■ **Stored data**:
********************

[src/fetch_pkg.sv]
/*
 * Shared constants of the fetch stage: word width, opcode and branch encodings,
 * and the layout width of one instruction FIFO entry
 */
package fetch_pkg;

	// Instruction and address width
	localparam int WORD_WIDTH = 32;

	// Integer multiply opcode, which goes down the long-latency arithmetic pipeline
	// Format B only has room for the low five bits of it
	localparam logic [5:0] OP_IMUL = 6'b000111;

	// Top seven bits of the unconditional branch and call encodings
	localparam logic [6:0] BR_ALWAYS = 7'b1111_011;
	localparam logic [6:0] BR_CALL = 7'b1111_100;

	// Top nibble shared by all branch encodings
	localparam logic [3:0] BR_NIBBLE = 4'b1111;

	// Conditional branch subtypes in bits 27:25 below the branch nibble
	localparam int NUM_COND_CODES = 4;
	localparam logic [NUM_COND_CODES-1:0][2:0] BR_COND_CODES = {
		3'b101,
		3'b010,
		3'b001,
		3'b000
	};

	// Tag in bits 31:29 of a format A arithmetic instruction
	localparam logic [2:0] FORMAT_A_TAG = 3'b110;

	// One FIFO entry holds the next PC, the instruction, the predicted flag and
	// the long-latency flag, packed in that order from the top bit down
	localparam int FIFO_ENTRY_WIDTH = 2 * WORD_WIDTH + 2;

endpackage

[src/branch_predecoder.sv]
/*
 * Combinational pre-decode of a word returned by the instruction cache: byte swap,
 * static branch prediction with its target offset, and the long-latency flag
 */
`timescale 1ns/1ps

module branch_predecoder (
	input  logic [fetch_pkg::WORD_WIDTH-1:0] icache_data_i,
	output logic [fetch_pkg::WORD_WIDTH-1:0] instruction_o,
	output logic                             branch_predicted_o,
	output logic [fetch_pkg::WORD_WIDTH-1:0] branch_offset_o,
	output logic                             long_latency_o
);

	localparam int W = fetch_pkg::WORD_WIDTH;

	logic is_cond_branch;

	// The cache returns words little-endian, the decoder wants them big-endian
	always_comb
	begin
		for (int b = 0; b < W / 8; b++)
			instruction_o[b * 8 +: 8] = icache_data_i[W - 8 - b * 8 +: 8];
	end

	// Conditional branches share the branch nibble and use one of four subtypes
	always_comb
	begin
		is_cond_branch = 1'b0;
		if (instruction_o[31:28] == fetch_pkg::BR_NIBBLE)
			for (int c = 0; c < fetch_pkg::NUM_COND_CODES; c++)
				if (instruction_o[27:25] == fetch_pkg::BR_COND_CODES[c])
					is_cond_branch = 1'b1;
	end

	// 20-bit signed offset in bits 24:5, relative to the following instruction
	assign branch_offset_o = {{(W - 20){instruction_o[24]}}, instruction_o[24:5]};

	// Unconditional branches and calls are always taken
	// Conditional ones are guessed taken when they jump backwards, as loops do
	assign branch_predicted_o = instruction_o[31:25] == fetch_pkg::BR_ALWAYS
		|| instruction_o[31:25] == fetch_pkg::BR_CALL
		|| (is_cond_branch && branch_offset_o[W-1]);

	// Multiplies go to the longer arithmetic pipeline
	always_comb
	begin
		if (instruction_o[31:29] == fetch_pkg::FORMAT_A_TAG)
		begin
			// Format A with bit 25 set selects the long pipeline for any opcode
			long_latency_o = instruction_o[25]
				|| instruction_o[25:20] == fetch_pkg::OP_IMUL;
		end
		else if (!instruction_o[31])
		begin
			// Format B has a five-bit opcode field
			long_latency_o = instruction_o[27:23] == fetch_pkg::OP_IMUL[4:0];
		end
		else
			long_latency_o = 1'b0;
	end

endmodule

[config.mk]
export PLATFORM = sky130hd
export DESIGN_NAME = branch_predecoder
export DESIGN_NICKNAME = d
export VERILOG_FILES = /design/src/fetch_pkg.sv /design/src/branch_predecoder.sv
export SDC_FILE = /design/constraint.sdc
export NUM_CORES = 1
export LEC_CHECK = 0
export ABC_AREA = 1
export BUFFER_PORTS_ARGS = -buffer_cell sky130_fd_sc_hd__buf_4
export CAP_MARGIN = 20
export CORE_ASPECT_RATIO = 1.5
export CORE_UTILIZATION = 25
export DETAILED_ROUTE_END_ITERATION = 6
export PLACE_DENSITY = 0.75
export SLEW_MARGIN = 10
export SYNTH_ARGS = -nofsm -noshare
export SYNTH_HDL_FRONTEND = slang
export SYNTH_SLANG_ARGS = --single-unit
[constraint.sdc]
create_clock -name vclk -period 0.8
set_input_delay 0.04 -clock vclk [all_inputs]
set_output_delay 0.04 -clock vclk [all_outputs]
set_load 0.02 [all_outputs]
==> flow_results.org <==
** Setup path
- Along the worst path, the maximum fanout reaches 4.
- Cells traversed along the worst timing path :: buf_4 -> nor2_1 -> nand2_1 -> nand2_1 -> nand2_1 -> nor2_1 -> buf_4
- Setup crit start kind :: input port
- Arrival time at the worst endpoint :: 0.64 ns
- Cell with the largest stage delay on the worst path :: buf_4
- The number of buffers and inverters on the critical path is 2.
- By instance count, the cell type seen most on the critical path is nand2_1.
- Endpoint class of the critical path :: output port
- Cell class contributing the biggest share of worst-path delay :: simple AND/OR/NAND/NOR gates
- The critical path is of the input port to output port type.
- Delay of the slowest critical-path stage :: about 0.14 ns
- CP Data Required Time :: about 0.76 ns

** Finish
- In the final layout, flip-flops and latches occupy 0 um2.
- The area growth from synthesis to layout is -20.8%.
- Layout clock buffer count :: 0
- The final layout contains about 100 nets.
- In the final layout, the share of cells above drive strength 1 is about two thirds.
- Number of fillers in the final layout :: 256
- The number of antenna diodes in the final layout is 0.
- The finished cells cover roughly 460 um2.
- Sequential cells placed in the final layout were counted as 0.

** Routing
- Using the TritonRoute via totals, the vias-per-cell ratio works out to ~4.
- For this run, design rule violations remaining after detail routing come to 0.
- Met3 Routed Length :: just under 200 um
- Average wire per cell in the routed design :: 10.4 um
- Routed signal wires occupy layers up through met4.
- Once detail routing completed, the nets flagged for antenna violations numbered 0.
- Wire length the detailed router placed on met1 :: approximately 220 um
- The first detailed-routing pass took 3 iterations.
- Summing over every cut layer, the via total after detailed routing is approximately 360.
- After the first detailed-routing iteration, the DRC count stood at 3.
- Total length of routed wires :: roughly 960 um
- Sum of met2 wire segment lengths after detailed routing :: about 470 um

** Power and ir drop
- IR analysis of the VDD net gives a maximum drop of about 0.16 mV.
- After layout, the design draws a total of between 0.3 and 0.4 mW.
- For this design the static power due to leakage is 0.284 nW.
- Power spread over the standard cell area amounts to around 710 nW/um2.

** STA
- Setup-violating endpoint count in the final report :: 0
- Final Hold Fails :: 0
- Worst-margin pin slew :: ~0.13 ns
- Summed over all failing endpoints, the final setup total negative slack is 0 ns.
- Highest clock rate :: 1460 MHz
- Dividing the final minimum period by the clock period gives a little under nine tenths.
- The routed design could run at a clock period as short as just under 0.7 ns.
- The max-slew violation total from the final report is 0.
- Measured against its own limit, the worst slew margin works out to roughly nine tenths.
- Setup repair after global routing left no endpoint under its margin.

** Synthesis
- When the netlist entered floorplanning its net count stood at 121.
- Most frequent cell after synthesis :: buf_4
- Netlist cell types :: 8
- Summed over all instances, the cell type with the most area after synthesis is buf_4.
- The share of the Yosys chip area taken by registers is 0%.
- Sorting the synthesized cells by how often they occur yields buf_4, nand2_1, inv_1, nor2_1.
- In the synthesized netlist, the number of instances is 89.
- Area share of the leading cell type in the synthesized netlist :: 82.2%
- The synthesized netlist occupies a cell area of roughly 600 um2.
- Yosys warns :: 0
- Ranking of synthesized cells by area :: buf_4, nand2_1, inv_1
- Mean instance size in the synthesized netlist :: 6.57 um2

** Floorplan
- Number of primary I/O pins :: 98
- Placeable Area :: between 2000 and 2500 um2
- Floorplan die height :: 61.2 um
- The initial utilization of the core area, before any placement, comes to 26.5%.
- In this run the horizontal extent of the chip is around 41 um.
- Die Area :: approximately 2500 um2
- The floorplan has 21 rows.

** Global routing
- Entering global routing, the biggest net connects 15 pins.
- Global-route wire length before repair :: between 1000 and 1500 um
- For this run, the total global-route usage over all layers was measured as 6.21%.
- After global routing the overflow that remains totals 0.
- Via count of the first global-routing pass :: ~300
- The initial antenna violation count came to 0.

** Run status
- The flow ran to the end, and the final reports show no timing, DRC or antenna violations.

** Placed design
- Routability-driven placement finished with a final weighted congestion of between 0.7 and 0.8.
- Input and output buffers added on the ports amount to 43.
- Area after detailed placement :: between 400 and 500 um2

** Hold path
- The worst hold path belongs to the class input port to output port.

** CTS
- Hold buffers post-CTS :: 0
- Total of cells resized after clock tree synthesis :: 0
- After clock tree synthesis, the setup repair step added 0 buffers.

** Job
- The tool flagged a number of max-cap violations equal to 0.
[cells in the final DEF (no fill, tap or decap)]
master | synthesis | routed
a21oi_1 | 1 | 1
nand3_1 | 1 | 1
buf_4 | 64 | 44
nor2_1 | 5 | 5
inv_1 | 6 | 6
nand2_1 | 10 | 10
o21ai_0 | 1 | 1
nor3_2 | 1 | 1
[metrics by stage]
stage | hold slack [ns] | utilization [%] | setup WS [ns] | instances
global placement | 0.0801 | 21.0 | 0.103 | 92
global route | 0.0800 | 21.0 | 0.0288 | 92
finish | 0.0800 | 21.0 | 0.115 | 92
floorplan | 0.193 | - | 0.196 | 89
CTS | 0.0801 | 21.0 | 0.103 | 92
detailed placement | 0.0801 | 21.0 | 0.106 | 92
[cells by family after synthesis]
group	count (synthesis)	synth area share (%)
and+or+nand+nor	17	12.2
buffers and inverters	70	86.1
AOI/OAI and AO/OA	2	1.71
[path summary, 6_finish.rpt]
check	start	endpoint	slack [ns]	depth (start not counted)
worst max-delay path	icache_data_i[2]	long_latency_o	0.12	7
worst min-delay path	icache_data_i[27]	instruction_o[3]	0.08	0
[power by group]
group,leakage (nW),total (mW),internal (mW),switching (mW)
Sequential,0,0,0,0
Clock,0,0,0,0
Combinational,0.284,0.330,0.150,0.180
Total,0.284,0.330,0.150,0.180
[layer usage]
metal / vias up / global-route usage, %
li1: 162 / -
met3: 12 / 2.35
met4: 0 / 5.99
met2: 45 / 12.7
met1: 142 / 4.04
met5: - / 0
[area by class of cell]
class	instances	area, um2	area share [%]
timing repair buffer	44	330	71.4
tap	23	28.8	6.22
inverter	6	22.5	4.86
multi-input combinational	19	81.3	17.6
Power figures use the tool's default switching activity.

********************

■ **THE PROBLEM**: Identify the lines above with the word "pass". Copy them.

■ **RESPONSE BOX**:
- The first detailed-routing pass took 3 iterations.
- Via count of the first global-routing pass :: ~300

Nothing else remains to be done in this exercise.